The First Baby With Three Biological Parents
The first baby with three biological parents could be conceived next year after the Government announced a major review of Britain’s fertility laws.

The move would allow doctors to use a revolutionary IVF technique that prevents incurable, deadly genetic illnesses being passed down from mothers to their children.

Babies created with the therapy – called three-parent IVF – would inherit 98 per cent of their DNA from their ‘real’ parents. The rest would come from a female donor.


The scientists say the donor genes would not alter the children’s appearance or personality, but would stop them dying from painful diseases of the heart, liver and brain.

But the revelation has horrified embryo campaigners who accused doctors of ‘meddling around with the delicate building blocks of life’.

It also raises questions about parental rights and whether the donor parent would have any say in the upbringing of a child.

Health Secretary Andrew Lansley has asked the fertility watchdog, the Human Fertilisation and Embryology Authority, to investigate the safety of the technique.
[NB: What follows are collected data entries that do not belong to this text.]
`src/rtl/sb_arb.sv`:
```
// Multi-master system bus arbiter onto a single memory slave port.
// Big-endian lane swap on writes, lane select plus sign/zero extension on reads.
module sb_arb #(
  parameter int NUM_M    = 4,
  parameter int AW       = 32,
  parameter int RD_LAT   = 1,
  parameter int ARB_MODE = 1
) (
  input  logic                  clk,
  input  logic                  rst,
  input  logic [NUM_M-1:0]      m_req,
  input  logic [NUM_M-1:0]      m_we,
  input  logic [NUM_M-1:0]      m_un_sign,
  input  logic [4*NUM_M-1:0]    m_byte_mask,
  input  logic [AW*NUM_M-1:0]   m_addr,
  input  logic [32*NUM_M-1:0]   m_wdata,
  output logic [NUM_M-1:0]      m_gnt,
  output logic [NUM_M-1:0]      m_rvalid,
  output logic [31:0]           m_rdata,
  input  logic [31:0]           s_rdata,
  output logic                  s_re_o,
  output logic [3:0]            s_rw_o,
  output logic [AW-1:0]         s_addr_o,
  output logic [31:0]           s_wdata_o
);
  localparam int IW = (NUM_M > 1) ? $clog2(NUM_M) : 1;

  typedef enum logic {IDLE, RD_WAIT} state_t;

  state_t        r_state;
  logic [IW-1:0] r_owner;
  logic [IW-1:0] r_rr_ptr;
  logic [2:0]    r_cnt;
  logic [3:0]    r_rd_mask;
  logic          r_rd_sign;
  logic [AW-1:0] r_addr;

  logic          w_any;
  logic [IW-1:0] w_win;
  logic [IW-1:0] w_idx;
  logic          w_fire;
  logic          w_done;
  logic          w_we;
  logic [3:0]    w_mask;
  logic [AW-1:0] w_addr;
  logic [31:0]   w_wd;

  function automatic logic [31:0] fmt_wr(input logic [3:0] mk, input logic [31:0] wd);
    if (mk[3])      return {wd[7:0], wd[15:8], wd[23:16], wd[31:24]};
    else if (mk[1]) return {wd[7:0], wd[15:8], 16'b0};
    else if (mk[0]) return {wd[7:0], 24'b0};
    else            return '0;
  endfunction

  function automatic logic [31:0] fmt_rd(input logic [3:0] mk, input logic sg, input logic [31:0] rd);
    if (mk[3])      return {rd[7:0], rd[15:8], rd[23:16], rd[31:24]};
    else if (mk[1]) return {{16{sg & rd[23]}}, rd[23:16], rd[31:24]};
    else if (mk[0]) return {{24{sg & rd[31]}}, rd[31:24]};
    else            return '0;
  endfunction

  // Round robin starts the search at r_rr_ptr; fixed priority starts at 0.
  always_comb begin
    w_any = 1'b0;
    w_win = '0;
    w_idx = '0;
    for (int i = 0; i < NUM_M; i++) begin
      if (ARB_MODE == 1) w_idx = IW'((int'(r_rr_ptr) + i) % NUM_M);
      else               w_idx = IW'(i);
      if (!w_any && m_req[w_idx]) begin
        w_any = 1'b1;
        w_win = w_idx;
      end
    end
  end

  assign w_we   = m_we[w_win];
  assign w_mask = m_byte_mask[4*int'(w_win) +: 4];
  assign w_addr = m_addr[AW*int'(w_win) +: AW];
  assign w_wd   = m_wdata[32*int'(w_win) +: 32];
  assign w_fire = !rst && (r_state == IDLE) && w_any;
  assign w_done = !rst && (r_state == RD_WAIT) && (r_cnt == 3'(RD_LAT));

  always_comb begin
    m_gnt     = '0;
    m_rvalid  = '0;
    m_rdata   = '0;
    s_re_o    = 1'b0;
    s_rw_o    = '0;
    s_addr_o  = '0;
    s_wdata_o = '0;
    if (w_fire) begin
      m_gnt[w_win] = 1'b1;
      s_addr_o     = w_addr;
      if (w_we) begin
        s_rw_o    = {w_mask[0], w_mask[1], w_mask[2], w_mask[3]};
        s_wdata_o = fmt_wr(w_mask, w_wd);
      end else begin
        s_re_o = 1'b1;
      end
    end
    if (!rst && r_state == RD_WAIT) s_addr_o = r_addr;
    if (w_done) begin
      m_rvalid[r_owner] = 1'b1;
      m_rdata           = fmt_rd(r_rd_mask, r_rd_sign, s_rdata);
    end
  end

  always_ff @(posedge clk) begin
    if (rst) begin
      r_state   <= IDLE;
      r_owner   <= '0;
      r_cnt     <= '0;
      r_rr_ptr  <= '0;
      r_rd_mask <= '0;
      r_rd_sign <= 1'b0;
      r_addr    <= '0;
    end else begin
      case (r_state)
        IDLE: if (w_any) begin
          r_rr_ptr <= (int'(w_win) == NUM_M-1) ? '0 : w_win + IW'(1);
          if (!w_we) begin
            r_owner   <= w_win;
            r_rd_mask <= w_mask;
            r_rd_sign <= m_un_sign[w_win];
            r_addr    <= w_addr;
            r_cnt     <= 3'd1;
            r_state   <= RD_WAIT;
          end
        end
        RD_WAIT: begin
          // Bus stays owned by the read until the data-valid cycle.
          r_cnt <= r_cnt + 3'd1;
          if (r_cnt == 3'(RD_LAT)) r_state <= IDLE;
        end
        default: r_state <= IDLE;
      endcase
    end
  end
endmodule

```
`config.mk`:
```
export PLATFORM = sky130hd
export DESIGN_NAME = sb_arb
export DESIGN_NICKNAME = d
export VERILOG_FILES = /design/src/rtl/sb_arb.sv
export SDC_FILE = /design/constraint.sdc
export NUM_CORES = 1
export LEC_CHECK = 0
export ABC_CLOCK_PERIOD_IN_PS = 5300
export BUFFER_PORTS_ARGS = -buffer_cell sky130_fd_sc_hd__buf_2
export CAP_MARGIN = 40
export CORE_AREA = 2 2 167 169
export CTS_BUF_LIST = sky130_fd_sc_hd__clkbuf_8
export DETAILED_ROUTE_END_ITERATION = 7
export DIE_AREA = 0 0 169 171
export HOLD_SLACK_MARGIN = 0.15
export PLACE_DENSITY = 0.44
export SLEW_MARGIN = 20
export SYNTH_ARGS = -nofsm -noshare
export SYNTH_HDL_FRONTEND = slang
export SYNTH_SLANG_ARGS = --single-unit
export TNS_END_PERCENT = 1
```
`constraint.sdc`:
```
create_clock -name clk -period 5.3 [get_ports clk]
set_clock_uncertainty 0.15 [all_clocks]
set_input_delay 1.06 -clock clk [delete_from_list [all_inputs] [get_ports clk]]
set_output_delay 1.06 -clock clk [all_outputs]
set_load 0.01 [all_outputs]
```
After elaboration in Yosys (flattened, before gate mapping)
Index checks and enable logic that the tools add are counted.
{ "totals": {"rom_bits": 0, "mem_bits_rw": 0, "elab_cells": 95, "mem_count": 0, "out_inout_bits": 109, "in_bits": 318, "register_bits": 45, "latch_bits": 0} }
{ "classes": {"shift": 3, "mux": 48, "n_lt_le_gt_ge": 8, "multipliers": 0, "n_div": 0, "n_eq_ne": 4, "add_sub_neg": 5, "reduce_logical": 16, "bitwise_logic": 4} }
{ "op_table": {"columns": ["operator", "n"], "rows": [
  ["2-to-1 mux 32 bit", 11],
  ["indexed part select 128 x 8 -> 32 bit", 2],
  ["less-than comparator 2 x 3 -> 1 bit (second input constant)", 6],
  ["2-to-1 mux 1 bit", 16],
  ["2-to-1 mux 4 bit", 4],
  ["indexed part select 16 x 5 -> 4 bit", 1],
  ["binary-select mux 1 bit (select 2 bit)", 6],
  ["2-to-1 mux 2 bit", 5],
  ["logical AND 1 bit", 9],
  ["2-to-1 mux 3 bit", 2],
  ["case mux 3 bit (2 select lines)", 1],
  ["adder 2 x 1 -> 2 bit (second input constant)", 2],
  ["adder 2 bit (second input constant)", 2],
  ["demux 1 bit (select 2 bit)", 2],
  [">= comparator 2 x 1 -> 1 bit (second input constant)", 2],
  ["logical NOT 1 bit", 4],
  ["inequality test 2 bit (second input constant)", 2],
  ["AND reduction 2 bit", 2],
  ["adder 3 x 1 -> 3 bit (second input constant)", 1],
  ["equality test 3 x 1 -> 1 bit (second input constant)", 1],
  ["AND reduction 3 bit", 1],
  ["AND 1 bit", 2],
  ["equality test 2 x 1 -> 1 bit (second input constant)", 1],
  ["inverter 1 bit", 2],
  ["case mux 1 bit (2 select lines)", 1]
]} }

Depth between registers and ports, before layout
Gate-level depths: netlist (run 1).
{ "depth": {"depth_word": 18, "depth_mapped": 12, "mapped_depth_nobuf": 8} }

Least setup slack after synthesis (run 1)
Ideal clock, no wire load.
{ "synth_path": {"path_type": "input to output", "from": "input port m_req[0]", "to": "output port s_wdata_o[28]", "arrival_time_ns": 2.664, "n_path_buf": 3, "slack_ns": 1.426, "stages": 9, "t_required_ns": 4.090, "cell_sequence": "and2_4 o2bb2ai_1 or2_1 buf_6 inv_4 buf_6 buf_6 mux4_2 nor3b_1"} }
{ "synth_between": {"elab_chain_len": 18, "elab_cells_between_ends": 32, "cone_classes": "shift (2); mux (23); reduce/logical (7)"} }
{ "synth_rtl": {"columns": ["item", "line_no", "rtl"], "rows": [
  ["start, declared", "11", "input logic [NUM_M-1:0] m_req,"],
  ["binary-select mux 1 bit (select 2 bit)", "70", "if (!w_any && m_req[w_idx]) begin"],
  ["2-to-1 mux 1 bit (not written as such)", "70", null],
  ["2-to-1 mux 1 bit", "70", null],
  ["logical NOT 1 bit", "70", null],
  ["logical AND 1 bit", "70", null],
  ["2-to-1 mux 1 bit", "70", null],
  ["logical NOT 1 bit", "70", null],
  ["logical AND 1 bit", "70", null],
  ["[2 not listed]", null, null],
  ["logical AND 1 bit", "70", null],
  ["2-to-1 mux 2 bit", "70", null],
  ["indexed part select 128 x 8 -> 32 bit or indexed part select 16 x 5 -> 4 bit (tied branches)", "80, 78", null],
  ["2-to-1 mux 32 bit", "51", "else if (mk[0]) return {wd[7:0], 24'b0};"],
  ["2-to-1 mux 32 bit", "50", "else if (mk[1]) return {wd[7:0], wd[15:8], 16'b0};"],
  ["2-to-1 mux 32 bit", "49", "if (mk[3]) return {wd[7:0], wd[15:8], wd[23:16], wd[31:24]};"],
  ["2-to-1 mux 32 bit", "95", "if (w_we) begin"],
  ["2-to-1 mux 32 bit (*)", "92", "if (w_fire) begin"],
  ["end, declared", "24", "output logic [31:0] s_wdata_o"]
]} }
Mark *: on every way between the ends. The rest lies on a longest branch, timed or not. The select of a mux whose other input is x is not followed.

Final worst setup path (run 1)
{ "layout_path": {"from": "input port m_req[0]", "to": "output port s_wdata_o[21]"} }
{ "layout_between": {"elab_chain_len": 17, "elab_cells_between_ends": 31, "cone_classes": "shift (2); mux (22); reduce/logical (7)"} }
{ "layout_rtl": {"columns": ["item", "line_no"], "rows": [
  ["binary-select mux 1 bit (select 2 bit)", "70"],
  ["2-to-1 mux 1 bit (not written as such)", "70"],
  ["2-to-1 mux 1 bit", "70"],
  ["logical NOT 1 bit", "70"],
  ["logical AND 1 bit", "70"],
  ["2-to-1 mux 1 bit", "70"],
  ["logical NOT 1 bit", "70"],
  ["logical AND 1 bit", "70"],
  ["2-to-1 mux 1 bit", "70"],
  ["logical NOT 1 bit", "70"],
  ["logical AND 1 bit", "70"],
  ["2-to-1 mux 2 bit", "70"],
  ["indexed part select 128 x 8 -> 32 bit or indexed part select 16 x 5 -> 4 bit (tied branches)", "80, 78"],
  ["2-to-1 mux 32 bit", "50"],
  ["2-to-1 mux 32 bit", "49"],
  ["2-to-1 mux 32 bit", "95"],
  ["2-to-1 mux 32 bit (*)", "92"]
]} }
Marks and branches as above.

==> results of run 1 <==
synthesized netlist by cell type (3+ instances only):
| library cell | n |
|---|---|
| nor2_1 | 12 |
| a211oi_1 | 33 |
| dfxtp_1 | 44 |
| buf_4 | 7 |
| mux4_2 | 33 |
| nor3b_1 | 33 |
| o21ai_0 | 10 |
| and3_1 | 34 |
| nand3_1 | 54 |
| a221o_1 | 33 |
| a22o_1 | 32 |
| mux2i_1 | 34 |
| inv_1 | 21 |
| buf_6 | 6 |
| and2_1 | 12 |
| ha_1 | 6 |
| nor2b_1 | 3 |
| nand2b_1 | 4 |
| buf_2 | 22 |
| clkbuf_1 | 35 |
| nand2_1 | 19 |
| o211ai_1 | 3 |
| a21oi_1 | 101 |
power groups by stage:
stage / sequential [mW] / combinational, mW / clock, mW
floorplan: 0.489 / 1.36 / 0
global placement: 0.530 / 1.96 / 0
detailed placement: 0.529 / 1.97 / 0
CTS: 0.524 / 1.98 / 0.313
global route: 0.541 / 2.13 / 0.323
finish: 0.525 / 1.94 / 0.295
layout make-up:
| class | count | area, um2 | area share (%) |
|---|---|---|---|
| diodes | 5 | 12.5 | 0.162 |
| inverters | 23 | 91.3 | 1.18 |
| clock inverters | 2 | 38.8 | 0.502 |
| multi-input cells | 486 | 3860 | 50.0 |
| flip-flops and latches | 44 | 881 | 11.4 |
| well taps | 346 | 433 | 5.60 |
| clock buffers | 6 | 82.6 | 1.07 |
| repair buffers | 444 | 2320 | 30.1 |
through the flow:
stage / setup slack [ps] / instances / hold WS, ps
2_1_floorplan: 1430 / 624 / 293
3_3_place_gp: 341 / 1342 / 300
3_5_place_dp: 521 / 1343 / 308
4_1_cts: 522 / 1351 / 324
5_1_grt: 343 / 1356 / 337
6_report: 552 / 1356 / 322
cell families after synthesis:
kind of cell / after synthesis
AOI/OAI and AO/OA: 227
adders and majority gates: 6
buffers and inverters: 94
DFF: 44
muxes: 67
and+or+nand+nor: 186
how the worst min path moves through the flow:
stage,from,to,slack (ps),depth (start not counted)
after floorplan,r_addr[30],r_addr[30],290,2
after global placement,r_addr[9],r_addr[9],300,2
after detailed placement,r_addr[29],r_addr[29],310,2
after CTS,r_addr[29],r_addr[29],320,2
after global routing,r_addr[19],r_addr[19],340,2
final,r_addr[2],r_addr[2],320,2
If MPs back the change, it could be introduced in 12 months.


The new therapy, designed by Professor Doug Turnbull, of Newcastle University, centres on mitochondria – the power packs inside cells that convert food into energy.

Each mitochondrion contains a small amount of DNA. Around 100 babies every year are born with a disease caused by faulty mitochondrial DNA. There is no cure and many die within hours of birth.

Unlike the bulk of the DNA in the human body – which comes from both parents – mitochondrial DNA is only passed down from mothers.The new technique replaces faulty mitochondria with healthy transplants from a donor egg cell.

Professor Alison Murdoch, head of the Department of Reproductive Medicine at Newcastle University, said: ‘We are not ready to do this in patients now but the science is progressing very rapidly and we need to get Parliament to discuss this again. We anticipate that the review could take about a year. There is no guarantee that we will have all the evidence we need to secure a licence in a year but we need to anticipate that we may have.

‘As doctors we have a duty to treat disease and where possible to prevent disease. With diseases for which there are no treatments the imperative to develop new treatments is even greater. Of course no treatment is ever risk free and if there are risks we will need to quantify these so that doctors can discuss them with patients.’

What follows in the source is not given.